_What to do_: Below is a listing; restate from it, character for character, the lines beginning at the line holding "export IMPL_nets=1636" and ending at the line holding "export IMPL_via_per_inst=5.472", both included.

_Available records_:
=======

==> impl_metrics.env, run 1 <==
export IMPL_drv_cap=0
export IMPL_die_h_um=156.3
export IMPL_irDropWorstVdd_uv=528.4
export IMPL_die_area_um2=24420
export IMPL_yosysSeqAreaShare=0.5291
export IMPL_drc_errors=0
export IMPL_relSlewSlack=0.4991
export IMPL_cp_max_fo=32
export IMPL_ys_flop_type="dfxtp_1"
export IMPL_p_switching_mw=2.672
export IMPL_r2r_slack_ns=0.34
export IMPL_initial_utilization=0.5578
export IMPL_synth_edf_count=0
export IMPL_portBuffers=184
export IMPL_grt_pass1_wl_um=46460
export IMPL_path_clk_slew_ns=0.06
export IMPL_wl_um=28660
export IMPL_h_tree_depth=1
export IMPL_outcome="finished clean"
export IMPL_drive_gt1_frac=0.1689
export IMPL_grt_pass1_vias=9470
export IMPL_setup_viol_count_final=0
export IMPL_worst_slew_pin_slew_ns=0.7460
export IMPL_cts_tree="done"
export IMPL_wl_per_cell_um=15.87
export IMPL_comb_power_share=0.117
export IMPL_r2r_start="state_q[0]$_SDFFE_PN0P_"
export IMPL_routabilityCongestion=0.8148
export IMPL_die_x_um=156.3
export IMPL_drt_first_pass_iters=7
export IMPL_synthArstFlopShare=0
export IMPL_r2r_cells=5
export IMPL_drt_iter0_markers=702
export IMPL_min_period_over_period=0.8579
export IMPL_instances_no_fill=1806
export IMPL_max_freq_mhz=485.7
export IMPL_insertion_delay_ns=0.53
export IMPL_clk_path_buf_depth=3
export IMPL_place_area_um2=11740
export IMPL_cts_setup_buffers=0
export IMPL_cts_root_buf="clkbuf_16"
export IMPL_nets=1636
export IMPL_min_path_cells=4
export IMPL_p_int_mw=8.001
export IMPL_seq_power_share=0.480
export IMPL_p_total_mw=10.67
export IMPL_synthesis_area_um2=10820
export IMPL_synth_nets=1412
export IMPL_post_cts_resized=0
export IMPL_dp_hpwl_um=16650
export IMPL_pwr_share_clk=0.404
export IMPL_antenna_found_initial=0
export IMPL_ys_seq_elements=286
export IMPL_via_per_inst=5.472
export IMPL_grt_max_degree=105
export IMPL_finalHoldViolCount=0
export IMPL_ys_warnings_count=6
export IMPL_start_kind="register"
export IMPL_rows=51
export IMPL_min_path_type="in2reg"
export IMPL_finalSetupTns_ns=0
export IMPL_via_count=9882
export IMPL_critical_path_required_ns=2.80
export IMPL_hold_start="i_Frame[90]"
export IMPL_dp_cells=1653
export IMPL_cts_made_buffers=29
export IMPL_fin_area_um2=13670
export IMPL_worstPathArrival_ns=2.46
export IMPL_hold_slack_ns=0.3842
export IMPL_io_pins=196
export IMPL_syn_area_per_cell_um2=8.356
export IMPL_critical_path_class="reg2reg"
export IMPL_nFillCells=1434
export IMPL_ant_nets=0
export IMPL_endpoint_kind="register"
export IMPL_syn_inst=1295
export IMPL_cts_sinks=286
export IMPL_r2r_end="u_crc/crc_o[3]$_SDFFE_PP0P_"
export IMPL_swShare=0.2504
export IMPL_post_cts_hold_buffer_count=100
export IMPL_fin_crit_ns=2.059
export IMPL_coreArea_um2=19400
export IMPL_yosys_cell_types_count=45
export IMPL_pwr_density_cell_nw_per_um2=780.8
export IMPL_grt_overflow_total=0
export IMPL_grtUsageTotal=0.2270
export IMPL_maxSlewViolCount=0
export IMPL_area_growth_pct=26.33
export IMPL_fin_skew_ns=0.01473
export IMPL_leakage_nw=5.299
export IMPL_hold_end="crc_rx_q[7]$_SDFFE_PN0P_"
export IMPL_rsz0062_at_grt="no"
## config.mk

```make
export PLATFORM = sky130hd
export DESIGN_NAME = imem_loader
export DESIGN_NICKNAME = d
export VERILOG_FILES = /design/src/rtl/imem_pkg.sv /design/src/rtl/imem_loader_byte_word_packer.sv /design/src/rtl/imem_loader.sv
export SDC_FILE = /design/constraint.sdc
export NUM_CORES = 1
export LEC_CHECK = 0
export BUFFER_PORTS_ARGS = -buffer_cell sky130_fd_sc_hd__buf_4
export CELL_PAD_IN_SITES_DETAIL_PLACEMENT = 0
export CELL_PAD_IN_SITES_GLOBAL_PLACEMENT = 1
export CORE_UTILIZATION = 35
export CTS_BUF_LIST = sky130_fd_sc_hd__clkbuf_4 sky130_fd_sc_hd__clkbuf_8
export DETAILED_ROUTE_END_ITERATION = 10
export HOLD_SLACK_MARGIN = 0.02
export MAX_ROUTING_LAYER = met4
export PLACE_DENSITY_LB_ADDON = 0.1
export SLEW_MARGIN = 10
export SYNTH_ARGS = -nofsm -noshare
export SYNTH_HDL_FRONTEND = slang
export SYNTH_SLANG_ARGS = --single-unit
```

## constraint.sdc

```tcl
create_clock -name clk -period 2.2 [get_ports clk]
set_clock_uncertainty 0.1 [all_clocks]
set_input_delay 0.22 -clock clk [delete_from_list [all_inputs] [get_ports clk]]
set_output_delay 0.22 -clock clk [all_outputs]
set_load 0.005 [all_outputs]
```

=======

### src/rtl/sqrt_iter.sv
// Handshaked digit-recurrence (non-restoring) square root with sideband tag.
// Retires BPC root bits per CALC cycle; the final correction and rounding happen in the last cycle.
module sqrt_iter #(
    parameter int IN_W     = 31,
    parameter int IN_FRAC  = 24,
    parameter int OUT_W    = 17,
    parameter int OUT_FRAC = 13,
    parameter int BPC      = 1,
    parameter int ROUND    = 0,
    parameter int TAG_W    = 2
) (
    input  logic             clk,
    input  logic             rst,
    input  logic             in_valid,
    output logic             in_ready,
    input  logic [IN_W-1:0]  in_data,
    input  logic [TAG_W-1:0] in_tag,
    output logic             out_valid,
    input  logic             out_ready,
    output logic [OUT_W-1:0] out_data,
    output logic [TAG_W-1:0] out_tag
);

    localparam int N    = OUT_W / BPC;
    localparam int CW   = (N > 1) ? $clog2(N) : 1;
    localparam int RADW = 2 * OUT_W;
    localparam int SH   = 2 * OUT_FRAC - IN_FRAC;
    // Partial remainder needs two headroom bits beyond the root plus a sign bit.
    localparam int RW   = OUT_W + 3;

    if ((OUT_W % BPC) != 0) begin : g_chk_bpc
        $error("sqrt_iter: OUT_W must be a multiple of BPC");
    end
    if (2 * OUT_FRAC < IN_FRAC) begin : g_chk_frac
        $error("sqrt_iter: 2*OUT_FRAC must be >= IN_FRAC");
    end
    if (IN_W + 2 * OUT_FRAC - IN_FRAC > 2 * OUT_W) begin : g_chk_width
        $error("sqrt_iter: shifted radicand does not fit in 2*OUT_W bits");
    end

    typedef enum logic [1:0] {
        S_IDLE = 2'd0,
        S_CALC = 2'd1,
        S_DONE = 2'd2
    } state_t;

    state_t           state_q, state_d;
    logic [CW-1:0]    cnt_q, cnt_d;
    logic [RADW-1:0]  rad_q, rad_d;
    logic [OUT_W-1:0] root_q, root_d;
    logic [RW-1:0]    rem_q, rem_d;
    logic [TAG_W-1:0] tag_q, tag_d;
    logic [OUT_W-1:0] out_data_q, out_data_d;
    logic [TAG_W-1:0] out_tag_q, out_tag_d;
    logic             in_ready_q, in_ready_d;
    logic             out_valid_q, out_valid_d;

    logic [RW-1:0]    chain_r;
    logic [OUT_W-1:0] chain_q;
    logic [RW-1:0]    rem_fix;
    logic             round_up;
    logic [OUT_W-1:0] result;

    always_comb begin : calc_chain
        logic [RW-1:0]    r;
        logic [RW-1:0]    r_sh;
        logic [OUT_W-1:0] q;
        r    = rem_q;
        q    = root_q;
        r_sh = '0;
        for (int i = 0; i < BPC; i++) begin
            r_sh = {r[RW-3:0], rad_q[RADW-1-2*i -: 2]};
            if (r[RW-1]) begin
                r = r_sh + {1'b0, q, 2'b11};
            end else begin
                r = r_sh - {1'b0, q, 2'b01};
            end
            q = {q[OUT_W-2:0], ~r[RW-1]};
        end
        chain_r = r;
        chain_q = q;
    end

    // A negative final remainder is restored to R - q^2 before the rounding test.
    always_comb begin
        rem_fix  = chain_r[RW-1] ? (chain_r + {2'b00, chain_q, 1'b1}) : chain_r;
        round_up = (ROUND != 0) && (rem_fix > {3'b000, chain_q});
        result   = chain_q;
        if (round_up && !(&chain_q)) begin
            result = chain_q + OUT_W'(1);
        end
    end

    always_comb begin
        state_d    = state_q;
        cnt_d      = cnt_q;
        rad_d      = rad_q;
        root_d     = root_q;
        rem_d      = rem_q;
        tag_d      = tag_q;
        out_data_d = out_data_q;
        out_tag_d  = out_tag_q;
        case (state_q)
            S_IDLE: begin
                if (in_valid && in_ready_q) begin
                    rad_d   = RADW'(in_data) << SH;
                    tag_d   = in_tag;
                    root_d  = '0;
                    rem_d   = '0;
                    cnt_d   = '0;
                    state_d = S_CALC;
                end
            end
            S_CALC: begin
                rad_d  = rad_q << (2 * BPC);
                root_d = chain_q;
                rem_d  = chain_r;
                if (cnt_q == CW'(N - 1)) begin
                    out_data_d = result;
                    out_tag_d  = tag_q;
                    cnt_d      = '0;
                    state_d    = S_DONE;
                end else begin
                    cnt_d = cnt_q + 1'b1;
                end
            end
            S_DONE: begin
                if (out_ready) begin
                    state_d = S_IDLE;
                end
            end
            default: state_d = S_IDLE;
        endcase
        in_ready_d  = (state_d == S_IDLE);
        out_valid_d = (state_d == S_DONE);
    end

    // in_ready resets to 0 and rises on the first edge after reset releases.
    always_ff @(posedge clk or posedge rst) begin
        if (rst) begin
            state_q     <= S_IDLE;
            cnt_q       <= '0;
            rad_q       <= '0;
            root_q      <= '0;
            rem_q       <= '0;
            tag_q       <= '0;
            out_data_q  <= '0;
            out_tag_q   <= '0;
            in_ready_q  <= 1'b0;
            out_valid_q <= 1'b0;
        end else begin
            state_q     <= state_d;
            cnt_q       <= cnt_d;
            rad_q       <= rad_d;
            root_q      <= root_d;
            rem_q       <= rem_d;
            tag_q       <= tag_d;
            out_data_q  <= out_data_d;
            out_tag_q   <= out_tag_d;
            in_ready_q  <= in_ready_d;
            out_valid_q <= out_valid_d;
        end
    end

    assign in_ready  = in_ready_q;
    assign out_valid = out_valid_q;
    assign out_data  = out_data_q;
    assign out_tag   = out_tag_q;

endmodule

=======

_Solution to the exercise_:
export IMPL_nets=1636
export IMPL_min_path_cells=4
export IMPL_p_int_mw=8.001
export IMPL_seq_power_share=0.480
export IMPL_p_total_mw=10.67
export IMPL_synthesis_area_um2=10820
export IMPL_synth_nets=1412
export IMPL_post_cts_resized=0
export IMPL_dp_hpwl_um=16650
export IMPL_pwr_share_clk=0.404
export IMPL_antenna_found_initial=0
export IMPL_ys_seq_elements=286
export IMPL_via_per_inst=5.472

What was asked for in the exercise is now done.